To do this I assumed that $h(t)h(\phi(c,t))\sqrt{1+(\frac{\partial \phi(c,t)}{\partial t})^2} $ is independent of $ c $ and this leads to solving differential equation of the form $ h(y)\sqrt{1+y'^2}=p(x) $. But I haven't solved this type of differential equation before.

For further clarification, neither $ \phi $ nor $ h $ is given. I am trying to find a pair $ \phi $ and $ h $ which will satisfy the above properties.

Edited: Earlier when I posted the question, I chose $ h(x)=x $, but after thinking about it, it seems it won't be possible to do this in that case. I think, choosing $ h(x)=e^{-x} $ or some function so that $ h(x)=O(\frac{1}{x^{1+\epsilon}}) $ would lead to a solution.

If anyone could give some reference where I can find differential equations of this type so that I might get some idea on how $ \phi $ might be or an example of such function $ \phi $, it would be really helpful.

Edit:- In the above question, if we fix $ \phi(c,t)=\frac{c}{t} $ then is it possible to get a function $ h $ which satisfies the property?

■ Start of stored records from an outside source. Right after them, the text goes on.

--- config.mk ---
export PLATFORM = sky130hd
export DESIGN_NAME = pipe_hazard_ctrl
export DESIGN_NICKNAME = d
export VERILOG_FILES = /design/src/rtl/pipe_hazard_ctrl.sv
export SDC_FILE = /design/constraint.sdc
export NUM_CORES = 1
export LEC_CHECK = 0
export CAP_MARGIN = 10
export CELL_PAD_IN_SITES_DETAIL_PLACEMENT = 2
export CELL_PAD_IN_SITES_GLOBAL_PLACEMENT = 2
export CORE_MARGIN = 2
export CORE_UTILIZATION = 22
export CTS_CLUSTER_SIZE = 24
export DETAILED_ROUTE_END_ITERATION = 6
export MAX_ROUTING_LAYER = met4
export PLACE_DENSITY_LB_ADDON = 0.12
export SYNTH_ARGS = -nofsm -noshare
export SYNTH_HDL_FRONTEND = slang
export SYNTH_SLANG_ARGS = --single-unit
--- constraint.sdc ---
create_clock -name Clock -period 1.7 [get_ports Clock]
set_input_delay 0.34 -clock Clock [delete_from_list [all_inputs] [get_ports Clock]]
set_output_delay 0.34 -clock Clock [all_outputs]
set_load 0.1 [all_outputs]
--- src/rtl/pipe_hazard_ctrl.sv ---
// -----------------------------------------------------------------------------
// pipe_hazard_ctrl
//
// Hazard and stall controller for a classic 5-stage in-order pipeline.
// It produces the clock enables and bubble-insert (flush) strobes for the
// pipeline registers. It handles:
//   - load-use hazards: one bubble is inserted into ID/EX and PC/IF-ID are held.
//   - taken branches: IF/ID and ID/EX are flushed.
//   - memory waits: the whole pipe is frozen until MemReady arrives.
//   - memory timeouts: a sticky error state that only Reset leaves.
//
// Optional feature (macro PIPE_HAZARD_STALL_CNT_EN):
//   When the macro is defined, StallCount counts the Ticks on which PcEn=0.
//   The count saturates at 16'hFFFF. When the macro is undefined, StallCount
//   is tied to 0 and no counter exists.
//
// Parameters
//   REG_AW   register-index width
//   TIMEOUT  memory-wait limit in Ticks (1..65535)
//
// Ports
//   Clock                   rising-edge clock
//   Reset                   asynchronous, active-high reset
//   Tick                    advance qualifier; no state change and all
//                           strobes low while 0
//   IdRs1, IdRs2            ID-stage source register indices
//   IdUsesRs1, IdUsesRs2    the corresponding source is actually read
//   ExMemRead, ExRd         EX-stage instruction is a load / its destination
//   BranchTaken             EX-stage branch resolved taken
//   MemReq, MemReady        MEM access pending / access complete
//   PcEn..MemWbEn           pipeline register clock enables
//   IfIdFlush, IdExFlush    synchronous bubble insert
//   MemTimeout              sticky memory-timeout flag
//   State                   current FSM state (RUN=00 LDUSE=01 MEMWAIT=10 ERROR=11)
//   StallCount              stalled-Tick counter (0 unless the macro is defined)
// -----------------------------------------------------------------------------
module pipe_hazard_ctrl #(
   parameter int REG_AW  = 5,
   parameter int TIMEOUT = 255
) (
   input  logic              Clock,
   input  logic              Reset,
   input  logic              Tick,
   input  logic [REG_AW-1:0] IdRs1,
   input  logic [REG_AW-1:0] IdRs2,
   input  logic              IdUsesRs1,
   input  logic              IdUsesRs2,
   input  logic              ExMemRead,
   input  logic [REG_AW-1:0] ExRd,
   input  logic              BranchTaken,
   input  logic              MemReq,
   input  logic              MemReady,
   output logic              PcEn,
   output logic              IfIdEn,
   output logic              IdExEn,
   output logic              ExMemEn,
   output logic              MemWbEn,
   output logic              IfIdFlush,
   output logic              IdExFlush,
   output logic              MemTimeout,
   output logic [1:0]        State,
   output logic [15:0]       StallCount
);

   typedef enum logic [1:0] {
      RUN     = 2'b00,
      LDUSE   = 2'b01,
      MEMWAIT = 2'b10,
      ERROR   = 2'b11
   } state_t;

   // The wait counter tops out at TIMEOUT (<= 65535), so it fits in 16 bits.
   // The error fires on the Tick that takes the count from TIMEOUT-1 to TIMEOUT.
   localparam logic [15:0] WAIT_LAST = 16'(TIMEOUT - 1);

   state_t      state_q, state_d;
   logic [15:0] wait_cnt_q, wait_cnt_d;
   logic        timeout_q, timeout_d;

   logic mem_stall;
   logic hazard;
   logic apply_run;   // this Tick resolves with the normal RUN priority
   logic rule_ms;     // memory-stall term as seen by the RUN priority
   logic rule_hz;     // load-use term as seen by the RUN priority

   assign mem_stall = MemReq & ~MemReady;

   // A load writing x0 never creates a dependency.
   assign hazard = ExMemRead & (ExRd != '0) &
                   ((IdUsesRs1 & (IdRs1 == ExRd)) | (IdUsesRs2 & (IdRs2 == ExRd)));

   // Next state and outputs
   always_comb begin
      PcEn       = 1'b0;
      IfIdEn     = 1'b0;
      IdExEn     = 1'b0;
      ExMemEn    = 1'b0;
      MemWbEn    = 1'b0;
      IfIdFlush  = 1'b0;
      IdExFlush  = 1'b0;
      state_d    = state_q;
      wait_cnt_d = wait_cnt_q;
      timeout_d  = timeout_q;
      apply_run  = 1'b0;
      rule_ms    = 1'b0;
      rule_hz    = 1'b0;

      if (Tick && !Reset) begin
         case (state_q)
            RUN: begin
               apply_run = 1'b1;
               rule_ms   = mem_stall;
               rule_hz   = hazard;
            end
            LDUSE: begin
               // The bubble for this load is already in; never stall twice.
               apply_run = 1'b1;
               rule_ms   = mem_stall;
            end
            MEMWAIT: begin
               if (MemReady) begin
                  // Completion beats a timeout on the same Tick.
                  apply_run  = 1'b1;
                  rule_hz    = hazard;
                  wait_cnt_d = '0;
               end else begin
                  wait_cnt_d = wait_cnt_q + 16'd1;
                  if (wait_cnt_q >= WAIT_LAST) begin
                     state_d   = ERROR;
                     timeout_d = 1'b1;
                  end
               end
            end
            default: begin
               // ERROR: everything frozen until Reset.
            end
         endcase

         if (apply_run) begin
            if (rule_ms) begin
               state_d = MEMWAIT;
            end else if (BranchTaken) begin
               PcEn      = 1'b1;
               IfIdEn    = 1'b1;
               IdExEn    = 1'b1;
               ExMemEn   = 1'b1;
               MemWbEn   = 1'b1;
               IfIdFlush = 1'b1;
               IdExFlush = 1'b1;
               state_d   = RUN;
            end else if (rule_hz) begin
               IdExEn    = 1'b1;
               ExMemEn   = 1'b1;
               MemWbEn   = 1'b1;
               IdExFlush = 1'b1;
               state_d   = LDUSE;
            end else begin
               PcEn    = 1'b1;
               IfIdEn  = 1'b1;
               IdExEn  = 1'b1;
               ExMemEn = 1'b1;
               MemWbEn = 1'b1;
               state_d = RUN;
            end
         end
      end
   end

   // State register; next-state logic already holds everything while Tick=0
   always_ff @(posedge Clock or posedge Reset) begin
      if (Reset) begin
         state_q    <= RUN;
         wait_cnt_q <= '0;
         timeout_q  <= 1'b0;
      end else begin
         state_q    <= state_d;
         wait_cnt_q <= wait_cnt_d;
         timeout_q  <= timeout_d;
      end
   end

   assign State      = state_q;
   assign MemTimeout = timeout_q;

`ifdef PIPE_HAZARD_STALL_CNT_EN
   logic [15:0] stall_cnt_q;

   always_ff @(posedge Clock or posedge Reset) begin
      if (Reset) begin
         stall_cnt_q <= '0;
      end else if (Tick && !PcEn && (stall_cnt_q != 16'hFFFF)) begin
         stall_cnt_q <= stall_cnt_q + 16'd1;
      end
   end

   assign StallCount = stall_cnt_q;
`else
   assign StallCount = 16'd0;
`endif

endmodule
[Word-level counts from Yosys, hierarchy flattened]
Index checks and enable logic that the tools add are counted.
Word-level totals
  register bits: 19
  output and inout bits: 26
Cells by class
  add/sub/neg operators: 1
  magnitude comparators: 1
  equality and inequality tests: 5
  multiplexer cells: 33
  bitwise operators: 7
  reductions and logical operators: 10
Operators by type and width (count)
  2-to-1 mux 1 bit: 25
  adder 16 x 1 -> 16 bit, second input constant: 1
  greater-or-equal comparator 16 x 8 -> 1 bit, second input constant: 1
  2-to-1 mux 16 bit: 1
  equality test 5 bit: 2
  2-to-1 mux 2 bit: 5
  AND reduction 4 bit: 2
  AND 1 bit: 5
  nonzero test 5 bit: 1
  one-hot mux 1 bit (2 select lines): 2
  nonzero test 2 bit: 2
  equality test 2 x 1 -> 1 bit, second input constant: 1
  equality test 2 bit, second input constant: 1
  zero test 2 bit: 1
  != test 2 x 1 -> 1 bit, second input constant: 1
  AND reduction 2 bit: 1
  OR reduction 2 bit: 1
  logical AND 1 bit: 1
  zero test 1 bit: 1
  inverter 1 bit: 1
  bitwise OR 1 bit: 1

[Depth between registers and ports, before layout]
  word-level depth: 12
  depth in mapped cells: 6
  depth with buffers taken out: 6

[Least setup slack after synthesis]
No wires, ideal clock.
  path kind: register -> output
  start: reg state_q[1] (netlist: State[1])
  end: out IdExFlush
  arrival time: 3.708 ns
  data required time: 1.360 ns
  setup slack: -2.348 ns
  stages on the path, launching flop included: 5
  cells stage by stage: dfrtp_1 -> a21boi_0 -> o21a_1 -> and2_1 -> o21bai_1
Between the ends
  word-level cells in the longest chain between the ends: 8
Ends and longest elaborated chain
  from (decl): line 76  | state_t state_q, state_d;
  from (signal assigned): line 176  | state_q <= state_d;
  equality test 2 bit or zero test 2 bit (tied branches): line 109  | case (state_q)
  one-hot mux 1 bit (2 select lines): line 109
  2-to-1 mux 1 bit: line 108  | if (Tick && !Reset) begin
  2-to-1 mux 1 bit: line 151  | end else if (rule_hz) begin
  2-to-1 mux 1 bit: line 142  | end else if (BranchTaken) begin
  2-to-1 mux 1 bit: line 140  | if (rule_ms) begin
  2-to-1 mux 1 bit *: line 139  | if (apply_run) begin
  2-to-1 mux 1 bit *: line 108
  to (decl): line 59  | output logic IdExFlush,
Every way passes the cells marked *; elsewhere a longest branch is shown, timed or not. The select of a mux whose other input is x is not followed.

[Worst setup path in the final report]
  start: in ExRd[1]
  end: out IfIdEn
Between the ends
  word-level cells in the longest chain between the ends: 12
Ends and longest elaborated chain
  from (decl): line 49  | input logic [REG_AW-1:0] ExRd,
  equality test 5 bit: line 90  | ((IdUsesRs1 & (IdRs1 == ExRd)) | (IdUsesRs2 & (IdRs2 == ExRd)));
  AND 1 bit: line 90
  bitwise OR 1 bit: line 90
  AND 1 bit *: line 89  | assign hazard = ExMemRead & (ExRd != '0) &
  2-to-1 mux 1 bit: line 121  | if (MemReady) begin
  one-hot mux 1 bit (2 select lines) *: line 109
  2-to-1 mux 1 bit *: line 108
  2-to-1 mux 1 bit *: line 151
  2-to-1 mux 1 bit *: line 142
  2-to-1 mux 1 bit *: line 140
  2-to-1 mux 1 bit *: line 139
  2-to-1 mux 1 bit *: line 108
  to (decl): line 54  | output logic IfIdEn,
Marks and branches as above.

In this case, if we take $ g(t)=h(e^t) $ where $ g: \mathbb{R}\to \mathbb{R}^+ $, then the integration turns out to be $$ \int\limits_{-\infty}^{\infty} g(t)g(x-t)\sqrt{e^{2t}+e^{2(x-t)}} dt $$ So we need a function $ g $ for which the integral is independent of $ x $.

I am not sure if this is even possible. So any comment would be helpful.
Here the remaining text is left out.